**Task requirements:**
Provide an exact transcription of all the records.

^^^^^^^^

--- src/can_cfg_pkg.sv ---
// constants, types and register map of the controller setup block
package can_cfg_pkg;

	// register port widths
	localparam int REG_AW = 8;
	localparam int REG_DW = 8;

	// register offsets
	localparam logic [7:0] OFS_RX_BUFFER0_CONTROL     = 8'h00;
	localparam logic [7:0] OFS_BUFFER_PIN_CONTROL     = 8'h01;
	localparam logic [7:0] OFS_TX_REQUEST_PIN_CONTROL = 8'h02;
	localparam logic [7:0] OFS_MAIN_CONTROL_REGISTER  = 8'h03;
	localparam logic [7:0] OFS_MODE_STATUS            = 8'h04;
	localparam logic [7:0] OFS_BIT_TIMING_CONFIG_1    = 8'h05;
	localparam logic [7:0] OFS_BIT_TIMING_CONFIG_2    = 8'h06;
	localparam logic [7:0] OFS_BIT_TIMING_CONFIG_3    = 8'h07;
	localparam logic [7:0] OFS_INTERRUPT_ENABLE_MASK  = 8'h08;
	localparam logic [7:0] OFS_INTERRUPT_FLAGS        = 8'h09;

	// rx_buffer0_control fields
	localparam int RX_ROLLOVER_BIT = 2;
	// buffer_pin_control fields
	localparam int BUF1_PIN_LEVEL_BIT = 5;
	localparam int BUF0_PIN_LEVEL_BIT = 4;
	localparam int BUF1_PIN_ENABLE_BIT = 3;
	localparam int BUF0_PIN_ENABLE_BIT = 2;
	localparam int BUF1_PIN_FUNCTION_BIT = 1;
	localparam int BUF0_PIN_FUNCTION_BIT = 0;
	// tx_request_pin_control: mode bits 2..0, pin levels 5..3
	localparam int TX_REQ_MODE_LSB = 0;
	localparam int TX_REQ_LEVEL_LSB = 3;
	// main_control_register fields
	localparam int REQ_OP_LSB = 5;
	localparam int CLK_OUT_ENABLE_BIT = 2;
	localparam int CLK_OUT_PRESCALE_LSB = 0;
	// mode_status field
	localparam int CUR_OP_LSB = 5;
	// bit timing fields
	localparam int JUMP_WIDTH_LSB = 6;
	localparam int PHASE_TWO_SOURCE_BIT = 7;
	localparam int TRIPLE_SAMPLE_BIT = 6;
	localparam int PHASE_ONE_LSB = 3;
	localparam int PROPAGATION_LSB = 0;
	localparam int WAKE_FILTER_BIT = 6;
	localparam int PHASE_TWO_LSB = 0;

	// interrupt flag and enable bit positions
	localparam int INT_MSG_ERROR = 7;
	localparam int INT_WAKE = 6;
	localparam int INT_ERROR_CHANGE = 5;
	localparam int INT_TX2_EMPTY = 4;
	localparam int INT_TX1_EMPTY = 3;
	localparam int INT_TX0_EMPTY = 2;
	localparam int INT_RX1_FULL = 1;
	localparam int INT_RX0_FULL = 0;

	// requested_operation encodings
	localparam logic [2:0] OP_NORMAL = 3'h0;
	localparam logic [2:0] OP_SLEEP = 3'h1;
	localparam logic [2:0] OP_LOOPBACK = 3'h2;
	localparam logic [2:0] OP_LISTEN = 3'h3;
	localparam logic [2:0] OP_CONFIG = 3'h4;

	// reset values
	localparam logic [7:0] RST_MAIN_CONTROL = 8'h87;
	localparam logic [7:0] RST_ZERO = 8'h00;

	// time quantum limits
	localparam logic [3:0] PHASE_TWO_MIN_TQ = 4'h2;

	// wake filter length, in clock cycles
	localparam int WAKE_FILTER_CYCLES = 16;

	// operating modes
	typedef enum logic [2:0] {
		MODE_NORMAL,
		MODE_SLEEP,
		MODE_LOOPBACK,
		MODE_LISTEN,
		MODE_CONFIG
	} op_mode_e;

	// one register access request
	typedef struct packed {
		logic [REG_AW-1:0] addr;
		logic [REG_DW-1:0] wdata;
		logic              wr;
		logic              rd;
	} reg_req_s;

	// decoded bit timing, lengths in time quanta
	typedef struct packed {
		logic [3:0] jump_width;
		logic [3:0] propagation;
		logic [3:0] phase_one;
		logic [3:0] phase_two;
		logic       triple_sample;
	} bit_timing_s;

endpackage : can_cfg_pkg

^^^^^^^^

**Response to this exercise:**
--- src/can_cfg_pkg.sv ---
// constants, types and register map of the controller setup block
package can_cfg_pkg;

	// register port widths
	localparam int REG_AW = 8;
	localparam int REG_DW = 8;

	// register offsets
	localparam logic [7:0] OFS_RX_BUFFER0_CONTROL     = 8'h00;
	localparam logic [7:0] OFS_BUFFER_PIN_CONTROL     = 8'h01;
	localparam logic [7:0] OFS_TX_REQUEST_PIN_CONTROL = 8'h02;
	localparam logic [7:0] OFS_MAIN_CONTROL_REGISTER  = 8'h03;
	localparam logic [7:0] OFS_MODE_STATUS            = 8'h04;
	localparam logic [7:0] OFS_BIT_TIMING_CONFIG_1    = 8'h05;
	localparam logic [7:0] OFS_BIT_TIMING_CONFIG_2    = 8'h06;
	localparam logic [7:0] OFS_BIT_TIMING_CONFIG_3    = 8'h07;
	localparam logic [7:0] OFS_INTERRUPT_ENABLE_MASK  = 8'h08;
	localparam logic [7:0] OFS_INTERRUPT_FLAGS        = 8'h09;

	// rx_buffer0_control fields
	localparam int RX_ROLLOVER_BIT = 2;
	// buffer_pin_control fields
	localparam int BUF1_PIN_LEVEL_BIT = 5;
	localparam int BUF0_PIN_LEVEL_BIT = 4;
	localparam int BUF1_PIN_ENABLE_BIT = 3;
	localparam int BUF0_PIN_ENABLE_BIT = 2;
	localparam int BUF1_PIN_FUNCTION_BIT = 1;
	localparam int BUF0_PIN_FUNCTION_BIT = 0;
	// tx_request_pin_control: mode bits 2..0, pin levels 5..3
	localparam int TX_REQ_MODE_LSB = 0;
	localparam int TX_REQ_LEVEL_LSB = 3;
	// main_control_register fields
	localparam int REQ_OP_LSB = 5;
	localparam int CLK_OUT_ENABLE_BIT = 2;
	localparam int CLK_OUT_PRESCALE_LSB = 0;
	// mode_status field
	localparam int CUR_OP_LSB = 5;
	// bit timing fields
	localparam int JUMP_WIDTH_LSB = 6;
	localparam int PHASE_TWO_SOURCE_BIT = 7;
	localparam int TRIPLE_SAMPLE_BIT = 6;
	localparam int PHASE_ONE_LSB = 3;
	localparam int PROPAGATION_LSB = 0;
	localparam int WAKE_FILTER_BIT = 6;
	localparam int PHASE_TWO_LSB = 0;

	// interrupt flag and enable bit positions
	localparam int INT_MSG_ERROR = 7;
	localparam int INT_WAKE = 6;
	localparam int INT_ERROR_CHANGE = 5;
	localparam int INT_TX2_EMPTY = 4;
	localparam int INT_TX1_EMPTY = 3;
	localparam int INT_TX0_EMPTY = 2;
	localparam int INT_RX1_FULL = 1;
	localparam int INT_RX0_FULL = 0;

	// requested_operation encodings
	localparam logic [2:0] OP_NORMAL = 3'h0;
	localparam logic [2:0] OP_SLEEP = 3'h1;
	localparam logic [2:0] OP_LOOPBACK = 3'h2;
	localparam logic [2:0] OP_LISTEN = 3'h3;
	localparam logic [2:0] OP_CONFIG = 3'h4;

	// reset values
	localparam logic [7:0] RST_MAIN_CONTROL = 8'h87;
	localparam logic [7:0] RST_ZERO = 8'h00;

	// time quantum limits
	localparam logic [3:0] PHASE_TWO_MIN_TQ = 4'h2;

	// wake filter length, in clock cycles
	localparam int WAKE_FILTER_CYCLES = 16;

	// operating modes
	typedef enum logic [2:0] {
		MODE_NORMAL,
		MODE_SLEEP,
		MODE_LOOPBACK,
		MODE_LISTEN,
		MODE_CONFIG
	} op_mode_e;

	// one register access request
	typedef struct packed {
		logic [REG_AW-1:0] addr;
		logic [REG_DW-1:0] wdata;
		logic              wr;
		logic              rd;
	} reg_req_s;

	// decoded bit timing, lengths in time quanta
	typedef struct packed {
		logic [3:0] jump_width;
		logic [3:0] propagation;
		logic [3:0] phase_one;
		logic [3:0] phase_two;
		logic       triple_sample;
	} bit_timing_s;

endpackage : can_cfg_pkg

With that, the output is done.